新たに内閣を作りかえられて再出発をされたということで、私は今回の内閣改造のキーワードとして受け止めているのは、地方の創生と女性の活躍というものを、特に前面にまた強力に押し出されている感を持ちましたので、そういったところはぜひ滋賀県としても積極的に関わり、さまざまな政策提案をしてまいりたいと考えております。

[滋賀報知新聞]

関西電力は40年を超えた美浜原発の1,2号機の廃炉を検討しているということで、国も計画を出すように促しているようなんですが、まず廃炉問題を隣接県としてどう見ておられるのか。

まだ関電は、最終判断は出してませんが、ある意味では高浜原発とか大飯原発の再稼働とセットという意味合いも含まれていると思いますので、逆に再稼働問題についてどうお考えになっておられるのか。

3点目は、卒原発を掲げて当選されたわけですが、今回廃炉問題も具体的に出てきたわけですが、卒原発の工程表づくりは、庁内にきちんとした体制作りができていないように感じるわけなんですが、どのようにお考えになっているのか。
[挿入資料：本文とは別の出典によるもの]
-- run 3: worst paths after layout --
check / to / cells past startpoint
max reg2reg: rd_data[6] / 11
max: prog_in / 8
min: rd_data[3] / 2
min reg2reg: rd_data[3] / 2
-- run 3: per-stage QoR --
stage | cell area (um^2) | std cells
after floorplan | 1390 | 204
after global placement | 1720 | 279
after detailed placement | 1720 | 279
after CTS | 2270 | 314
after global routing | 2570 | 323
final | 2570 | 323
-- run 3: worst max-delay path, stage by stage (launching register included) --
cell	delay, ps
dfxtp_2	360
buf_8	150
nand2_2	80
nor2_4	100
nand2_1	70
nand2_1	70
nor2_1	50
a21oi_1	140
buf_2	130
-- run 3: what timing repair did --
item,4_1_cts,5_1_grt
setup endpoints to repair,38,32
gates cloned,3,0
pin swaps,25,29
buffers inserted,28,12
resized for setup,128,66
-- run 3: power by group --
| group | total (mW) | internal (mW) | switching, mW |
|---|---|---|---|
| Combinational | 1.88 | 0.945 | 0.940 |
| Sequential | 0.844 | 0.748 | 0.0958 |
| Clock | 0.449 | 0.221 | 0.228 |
`src/rtl/npu_pkg.sv`:
```
// Shared NPU defaults and small elaboration-time helpers.
package npu_pkg;

  localparam int unsigned NPU_N          = 4;
  localparam int unsigned NPU_DATA_WIDTH = 8;
  localparam int unsigned NPU_ACC_WIDTH  = 32;

  // Number of live partial sums at tree level lvl when starting from n terms.
  function automatic int unsigned level_count(int unsigned n, int unsigned lvl);
    return (n + (32'd1 << lvl) - 32'd1) >> lvl;
  endfunction

endpackage

```
`src/rtl/adder_tree.sv`:
```
// Balanced binary adder tree over N signed ACC_WIDTH terms; wraps modulo 2^ACC_WIDTH.
module adder_tree
  import npu_pkg::*;
#(
  parameter int unsigned N         = NPU_N,
  parameter int unsigned ACC_WIDTH = NPU_ACC_WIDTH
) (
  input  logic [N*ACC_WIDTH-1:0]        terms_i,
  output logic signed [ACC_WIDTH-1:0]   sum_o
);

  localparam int unsigned LEVELS = (N > 1) ? $clog2(N) : 0;

  logic signed [ACC_WIDTH-1:0] lvl [LEVELS+1][N];

  always_comb begin
    for (int unsigned l = 0; l <= LEVELS; l++) begin
      for (int unsigned j = 0; j < N; j++) begin
        lvl[l][j] = '0;
      end
    end
    for (int unsigned j = 0; j < N; j++) begin
      lvl[0][j] = terms_i[j*ACC_WIDTH +: ACC_WIDTH];
    end
    for (int unsigned l = 0; l < LEVELS; l++) begin
      for (int unsigned j = 0; j < N/2; j++) begin
        if (j < level_count(N, l) / 2) begin
          lvl[l+1][j] = lvl[l][2*j] + lvl[l][2*j+1];
        end
      end
      // An unpaired last element is forwarded untouched to the next level.
      if (level_count(N, l) % 2 == 1) begin
        lvl[l+1][level_count(N, l) / 2] = lvl[l][level_count(N, l) - 1];
      end
    end
  end

  assign sum_o = lvl[LEVELS][0];

endmodule

```
`src/rtl/dot_product.sv`:
```
// Signed N-element dot product: combinational result plus a one-cycle registered copy.
module dot_product
  import npu_pkg::*;
#(
  parameter int unsigned N          = NPU_N,
  parameter int unsigned DATA_WIDTH = NPU_DATA_WIDTH,
  parameter int unsigned ACC_WIDTH  = NPU_ACC_WIDTH
) (
  input  logic                          clk,
  input  logic                          rst_n,
  input  logic [N*DATA_WIDTH-1:0]       x,
  input  logic [N*DATA_WIDTH-1:0]       w,
  input  logic                          in_valid,
  output logic signed [ACC_WIDTH-1:0]   dp,
  output logic signed [ACC_WIDTH-1:0]   dp_q,
  output logic                          out_valid
);

  localparam int unsigned PW = 2 * DATA_WIDTH;

  logic signed [PW-1:0]    prod [N];
  logic [N*ACC_WIDTH-1:0]  terms;

  always_comb begin
    terms = '0;
    for (int unsigned i = 0; i < N; i++) begin
      prod[i] = PW'(signed'(x[i*DATA_WIDTH +: DATA_WIDTH]))
              * PW'(signed'(w[i*DATA_WIDTH +: DATA_WIDTH]));
      terms[i*ACC_WIDTH +: ACC_WIDTH] = ACC_WIDTH'(prod[i]);
    end
  end

  adder_tree #(
    .N         (N),
    .ACC_WIDTH (ACC_WIDTH)
  ) u_tree (
    .terms_i (terms),
    .sum_o   (dp)
  );

  always_ff @(posedge clk) begin
    if (!rst_n) begin
      dp_q      <= '0;
      out_valid <= 1'b0;
    end else begin
      out_valid <= in_valid;
      if (in_valid) begin
        dp_q <= dp;
      end
    end
  end

endmodule

```
$ cat config.mk
export PLATFORM = sky130hd
export DESIGN_NAME = exec_intunit
export DESIGN_NICKNAME = d
export VERILOG_FILES = /design/src/rtl/intunit_pkg.sv /design/src/rtl/intunit_absneg.sv /design/src/rtl/exec_intunit.sv
export SDC_FILE = /design/constraint.sdc
export NUM_CORES = 1
export LEC_CHECK = 0
export BUFFER_PORTS_ARGS = -buffer_cell sky130_fd_sc_hd__buf_2
export CAP_MARGIN = 20
export CELL_PAD_IN_SITES_DETAIL_PLACEMENT = 1
export CELL_PAD_IN_SITES_GLOBAL_PLACEMENT = 1
export CORE_MARGIN = 4
export CORE_UTILIZATION = 40
export DETAILED_ROUTE_END_ITERATION = 10
export GPL_TIMING_DRIVEN = 0
export MAX_ROUTING_LAYER = met4
export PLACE_DENSITY_LB_ADDON = 0.1
export SLEW_MARGIN = 30
export SYNTH_ARGS = -nofsm -noshare
export SYNTH_HDL_FRONTEND = slang
export SYNTH_SLANG_ARGS = --single-unit
export TNS_END_PERCENT = 30
$ cat constraint.sdc
create_clock -name clk_i -period 4.1 [get_ports clk_i]
set_clock_uncertainty 0.05 [all_clocks]
set_input_delay 0.205 -clock clk_i [delete_from_list [all_inputs] [get_ports clk_i]]
set_output_delay 0.205 -clock clk_i [all_outputs]
set_load 0.005 [all_outputs]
4点目は、8月に市民団体が九州電力の川内原発の再稼働に対して、鹿児島県知事に対して再稼働しないように要請してほしいという文書が出ましたが、これに対して知事は、再稼働は政府の責任で判断されることだ。だけども万一の事故が起これば大きな影響があるので、実効性のある多重体制が確保されるかも含めて影響を受ける地元の地域の住民や自治を踏まえて判断されるべきものと考えます。慎重に判断されるべきというのは、政府が判断されるということだろうとは思うのですが、鹿児島県知事としての、地元同意も含めて、2つ重ねられているのかどうか確認したいのと、具体的に進んでいくと当然関電の再稼働問題も出てくる。卒原発の工程問題とともに実効性のある手段やメッセージを講じるお考えがあるのかについて、この4点についておききしたい。

[知事]

先週の金曜日でしたか、「関電 美浜2基の廃炉検討」と報道されたことは承知しております。ただ、具体にその中身を関電さんから、もしくは国からご説明をいただいたわけでもありませんし、この件に関した詳細な資料が発表されたわけでもありませんので、まだ具体を承知しておりません。
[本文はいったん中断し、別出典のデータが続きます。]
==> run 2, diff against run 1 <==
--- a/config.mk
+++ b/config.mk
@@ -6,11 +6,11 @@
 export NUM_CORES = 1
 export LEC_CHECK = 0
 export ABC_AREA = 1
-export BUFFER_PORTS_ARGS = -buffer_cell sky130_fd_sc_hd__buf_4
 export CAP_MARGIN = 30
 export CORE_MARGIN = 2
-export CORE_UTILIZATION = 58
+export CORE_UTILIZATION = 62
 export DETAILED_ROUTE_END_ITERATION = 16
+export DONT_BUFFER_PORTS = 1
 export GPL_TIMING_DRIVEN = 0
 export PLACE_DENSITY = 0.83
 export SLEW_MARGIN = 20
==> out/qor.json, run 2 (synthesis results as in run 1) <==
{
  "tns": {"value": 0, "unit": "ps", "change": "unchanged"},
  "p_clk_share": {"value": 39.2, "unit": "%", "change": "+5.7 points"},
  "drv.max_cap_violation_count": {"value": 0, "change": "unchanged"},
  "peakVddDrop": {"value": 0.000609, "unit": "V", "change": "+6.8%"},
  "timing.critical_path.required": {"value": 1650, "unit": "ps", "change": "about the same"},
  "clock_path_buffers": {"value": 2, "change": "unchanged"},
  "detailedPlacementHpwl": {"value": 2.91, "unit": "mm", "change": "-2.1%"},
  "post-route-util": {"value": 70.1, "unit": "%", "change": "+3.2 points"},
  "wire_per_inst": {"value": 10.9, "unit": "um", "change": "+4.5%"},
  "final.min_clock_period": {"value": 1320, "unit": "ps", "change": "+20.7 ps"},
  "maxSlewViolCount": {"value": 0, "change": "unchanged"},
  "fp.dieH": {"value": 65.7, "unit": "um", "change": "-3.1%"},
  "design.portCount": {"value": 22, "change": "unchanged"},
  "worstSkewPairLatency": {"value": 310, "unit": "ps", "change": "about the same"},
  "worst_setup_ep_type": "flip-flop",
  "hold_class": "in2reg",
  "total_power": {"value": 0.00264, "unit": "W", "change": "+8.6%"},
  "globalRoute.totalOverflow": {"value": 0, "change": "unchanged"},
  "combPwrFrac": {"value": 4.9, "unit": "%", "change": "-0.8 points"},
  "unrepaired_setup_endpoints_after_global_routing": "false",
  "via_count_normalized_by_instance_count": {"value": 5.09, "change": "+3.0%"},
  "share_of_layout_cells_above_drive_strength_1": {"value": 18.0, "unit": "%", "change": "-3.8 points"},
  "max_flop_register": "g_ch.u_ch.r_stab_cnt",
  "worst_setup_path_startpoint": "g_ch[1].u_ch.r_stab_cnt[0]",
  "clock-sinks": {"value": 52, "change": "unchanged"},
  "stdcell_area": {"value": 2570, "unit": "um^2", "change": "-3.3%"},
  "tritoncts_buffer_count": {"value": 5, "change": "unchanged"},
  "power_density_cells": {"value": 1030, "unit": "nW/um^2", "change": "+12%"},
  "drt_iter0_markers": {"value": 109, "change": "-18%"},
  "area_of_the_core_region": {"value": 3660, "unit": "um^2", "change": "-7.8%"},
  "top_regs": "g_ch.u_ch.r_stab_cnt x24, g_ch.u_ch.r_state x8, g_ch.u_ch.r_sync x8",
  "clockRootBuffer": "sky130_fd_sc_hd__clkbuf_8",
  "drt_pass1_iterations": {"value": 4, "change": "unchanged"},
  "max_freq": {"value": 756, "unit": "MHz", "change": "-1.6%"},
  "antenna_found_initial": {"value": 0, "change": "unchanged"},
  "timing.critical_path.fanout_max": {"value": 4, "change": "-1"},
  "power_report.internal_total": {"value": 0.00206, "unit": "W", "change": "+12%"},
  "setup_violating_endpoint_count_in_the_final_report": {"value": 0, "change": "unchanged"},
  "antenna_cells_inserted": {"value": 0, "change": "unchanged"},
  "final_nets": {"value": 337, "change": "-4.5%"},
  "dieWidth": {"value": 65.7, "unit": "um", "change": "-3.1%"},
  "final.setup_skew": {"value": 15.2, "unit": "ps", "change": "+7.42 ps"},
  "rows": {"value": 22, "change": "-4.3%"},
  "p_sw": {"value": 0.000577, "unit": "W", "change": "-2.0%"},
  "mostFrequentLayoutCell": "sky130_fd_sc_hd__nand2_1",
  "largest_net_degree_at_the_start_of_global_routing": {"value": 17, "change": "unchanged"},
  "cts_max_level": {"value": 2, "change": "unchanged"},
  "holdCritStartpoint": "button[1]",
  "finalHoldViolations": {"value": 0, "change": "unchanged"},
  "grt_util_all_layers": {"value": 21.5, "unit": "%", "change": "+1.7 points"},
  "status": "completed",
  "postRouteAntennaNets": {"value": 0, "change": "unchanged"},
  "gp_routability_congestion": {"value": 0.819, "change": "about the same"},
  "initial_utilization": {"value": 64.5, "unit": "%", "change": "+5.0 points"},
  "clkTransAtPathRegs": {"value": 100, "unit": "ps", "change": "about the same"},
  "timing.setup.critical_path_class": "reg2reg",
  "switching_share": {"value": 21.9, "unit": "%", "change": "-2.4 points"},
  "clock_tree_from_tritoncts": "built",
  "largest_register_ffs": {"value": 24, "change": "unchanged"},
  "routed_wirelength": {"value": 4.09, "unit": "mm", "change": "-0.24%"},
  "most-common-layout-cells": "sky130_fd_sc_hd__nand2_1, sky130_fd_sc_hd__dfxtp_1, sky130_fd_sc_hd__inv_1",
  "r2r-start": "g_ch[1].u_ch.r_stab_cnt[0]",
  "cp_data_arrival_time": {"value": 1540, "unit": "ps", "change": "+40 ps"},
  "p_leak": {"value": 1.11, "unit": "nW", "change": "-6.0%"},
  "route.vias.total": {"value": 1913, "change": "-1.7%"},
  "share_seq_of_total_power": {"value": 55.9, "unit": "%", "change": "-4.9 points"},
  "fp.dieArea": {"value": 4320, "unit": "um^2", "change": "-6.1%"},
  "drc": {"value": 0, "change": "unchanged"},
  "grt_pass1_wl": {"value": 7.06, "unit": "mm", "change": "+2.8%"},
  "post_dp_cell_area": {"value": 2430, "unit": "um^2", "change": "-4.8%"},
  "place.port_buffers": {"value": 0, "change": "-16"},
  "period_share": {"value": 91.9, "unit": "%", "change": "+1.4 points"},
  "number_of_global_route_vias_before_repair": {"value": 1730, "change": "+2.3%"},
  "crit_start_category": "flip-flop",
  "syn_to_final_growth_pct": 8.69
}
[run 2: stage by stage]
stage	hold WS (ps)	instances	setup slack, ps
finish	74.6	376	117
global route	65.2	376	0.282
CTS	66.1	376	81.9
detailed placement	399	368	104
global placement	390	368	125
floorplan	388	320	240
`config.mk`:
```
export PLATFORM = sky130hd
export DESIGN_NAME = memory_stage_flat
export DESIGN_NICKNAME = d
export VERILOG_FILES = /design/src/rtl/memory_stage_if.sv /design/src/rtl/memory_stage.sv /design/src/flat_wrapper.sv
export SDC_FILE = /design/constraint.sdc
export NUM_CORES = 1
export LEC_CHECK = 0
export BUFFER_PORTS_ARGS = -buffer_cell sky130_fd_sc_hd__buf_4
export CAP_MARGIN = 10
export CORE_ASPECT_RATIO = 0.6
export CORE_MARGIN = 2
export CORE_UTILIZATION = 42
export CTS_CLUSTER_DIAMETER = 80
export DETAILED_ROUTE_END_ITERATION = 6
export MAX_ROUTING_LAYER = met4
export PLACE_DENSITY = 0.75
export SETUP_SLACK_MARGIN = 0.2
export SLEW_MARGIN = 20
export SYNTH_ARGS = -nofsm -noshare
export SYNTH_HDL_FRONTEND = slang
export SYNTH_SLANG_ARGS = --single-unit
```
`constraint.sdc`:
```
create_clock -name clk -period 1.4 [get_ports clk]
set_input_delay 0.14 -clock clk [delete_from_list [all_inputs] [get_ports clk]]
set_output_delay 0.14 -clock clk [all_outputs]
set_load 0.02 [all_outputs]
```
### src/rtl/player_ctl_if.sv
// Player controller bus: timing/button inputs toward the block, sprite and shot outputs back.
interface player_ctl_if;
  logic        vblnk_in;
  logic        btn_left;
  logic        btn_right;
  logic        btn_fire;
  logic [11:0] xpos;
  logic        shot_req;
  logic [11:0] shot_x;

  modport slave  (input  vblnk_in, btn_left, btn_right, btn_fire,
                  output xpos, shot_req, shot_x);
  modport master (output vblnk_in, btn_left, btn_right, btn_fire,
                  input  xpos, shot_req, shot_x);
endinterface

### src/rtl/player_ctl.sv
// Player sprite controller: per-frame horizontal movement with saturation and a
// rate-limited fire FSM that emits a one-cycle shot request.
module player_ctl #(
  parameter int STEP     = 4,
  parameter int X_INIT   = 400,
  parameter int X_MAX    = 976,
  parameter int COOLDOWN = 16,
  parameter int SHOT_OFS = 22
) (
  input logic          pclk,
  input logic          rst,
  player_ctl_if.slave  bus
);
  localparam logic [11:0] STEP_W  = 12'(STEP);
  localparam logic [11:0] XINIT_W = 12'(X_INIT);
  localparam logic [11:0] XMAX_W  = 12'(X_MAX);
  localparam logic [11:0] XLIM_W  = 12'(X_MAX - STEP);
  localparam logic [11:0] OFS_W   = 12'(SHOT_OFS);
  localparam logic [4:0]  CD_W    = 5'(COOLDOWN);

  typedef enum logic [1:0] {S_READY, S_FIRE, S_COOLDOWN} state_t;

  // bit order {fire, right, left}
  logic [2:0]  btn_meta_q, btn_meta_d;
  logic [2:0]  btn_sync_q, btn_sync_d;
  logic        vblnk_q, vblnk_d;
  logic        armed_q, armed_d;
  logic [11:0] xpos_q, xpos_d;
  logic        frame_tick;
  logic        left_sync, right_sync, fire_sync;

  state_t      state_q;
  logic [4:0]  cd_cnt_q;
  logic        shot_req_q;
  logic [11:0] shot_x_q;

  assign left_sync  = btn_sync_q[0];
  assign right_sync = btn_sync_q[1];
  assign fire_sync  = btn_sync_q[2];

  // armed_q masks the first post-reset cycle, where vblnk_q is still forced low
  assign frame_tick = armed_q & bus.vblnk_in & ~vblnk_q;

  always_comb begin
    btn_meta_d = {bus.btn_fire, bus.btn_right, bus.btn_left};
    btn_sync_d = btn_meta_q;
    vblnk_d    = bus.vblnk_in;
    armed_d    = 1'b1;
    xpos_d     = xpos_q;
    if (frame_tick) begin
      case ({right_sync, left_sync})
        2'b01:   xpos_d = (xpos_q < STEP_W) ? 12'd0 : xpos_q - STEP_W;
        2'b10:   xpos_d = (xpos_q > XLIM_W) ? XMAX_W : xpos_q + STEP_W;
        default: xpos_d = xpos_q;
      endcase
    end
  end

  always_ff @(posedge pclk) begin
    if (!rst) begin
      btn_meta_q <= '0;
      btn_sync_q <= '0;
      vblnk_q    <= 1'b0;
      armed_q    <= 1'b0;
      xpos_q     <= XINIT_W;
    end else begin
      btn_meta_q <= btn_meta_d;
      btn_sync_q <= btn_sync_d;
      vblnk_q    <= vblnk_d;
      armed_q    <= armed_d;
      xpos_q     <= xpos_d;
    end
  end

  // shot_req/shot_x are registered alongside the FIRE transition so they are
  // visible exactly while the FSM sits in FIRE, using the post-move xpos
  always_ff @(posedge pclk) begin
    if (!rst) begin
      state_q    <= S_READY;
      cd_cnt_q   <= 5'd0;
      shot_req_q <= 1'b0;
      shot_x_q   <= 12'd0;
    end else begin
      shot_req_q <= 1'b0;
      case (state_q)
        S_READY: begin
          if (frame_tick && fire_sync) begin
            state_q    <= S_FIRE;
            shot_req_q <= 1'b1;
            shot_x_q   <= xpos_d + OFS_W;
          end
        end
        S_FIRE: begin
          state_q  <= S_COOLDOWN;
          cd_cnt_q <= CD_W;
        end
        S_COOLDOWN: begin
          if (frame_tick) begin
            if (cd_cnt_q == 5'd1) state_q <= S_READY;
            else                  cd_cnt_q <= cd_cnt_q - 5'd1;
          end
        end
        default: state_q <= S_READY;
      endcase
    end
  end

  assign bus.xpos     = xpos_q;
  assign bus.shot_req = shot_req_q;
  assign bus.shot_x   = shot_x_q;
endmodule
したがって、中身を即精査した上で、私どもの考えや対応を協議してまいりたいと考えております。ただ一般的に申し上げて、原子力発電で国のエネルギーをまかなっていくということに踏み出したことも人類にとっては大きな一歩ではあったと思いますけれども、そういうものを安全に管理しながら廃炉にしていく。実用炉の廃炉は、もし行われるとするならば初めてのことですので、人類の挑戦だと思います。と同時に廃炉というプロセスそのものは、卒原発に向けた一歩だというふうに感じ、考えております。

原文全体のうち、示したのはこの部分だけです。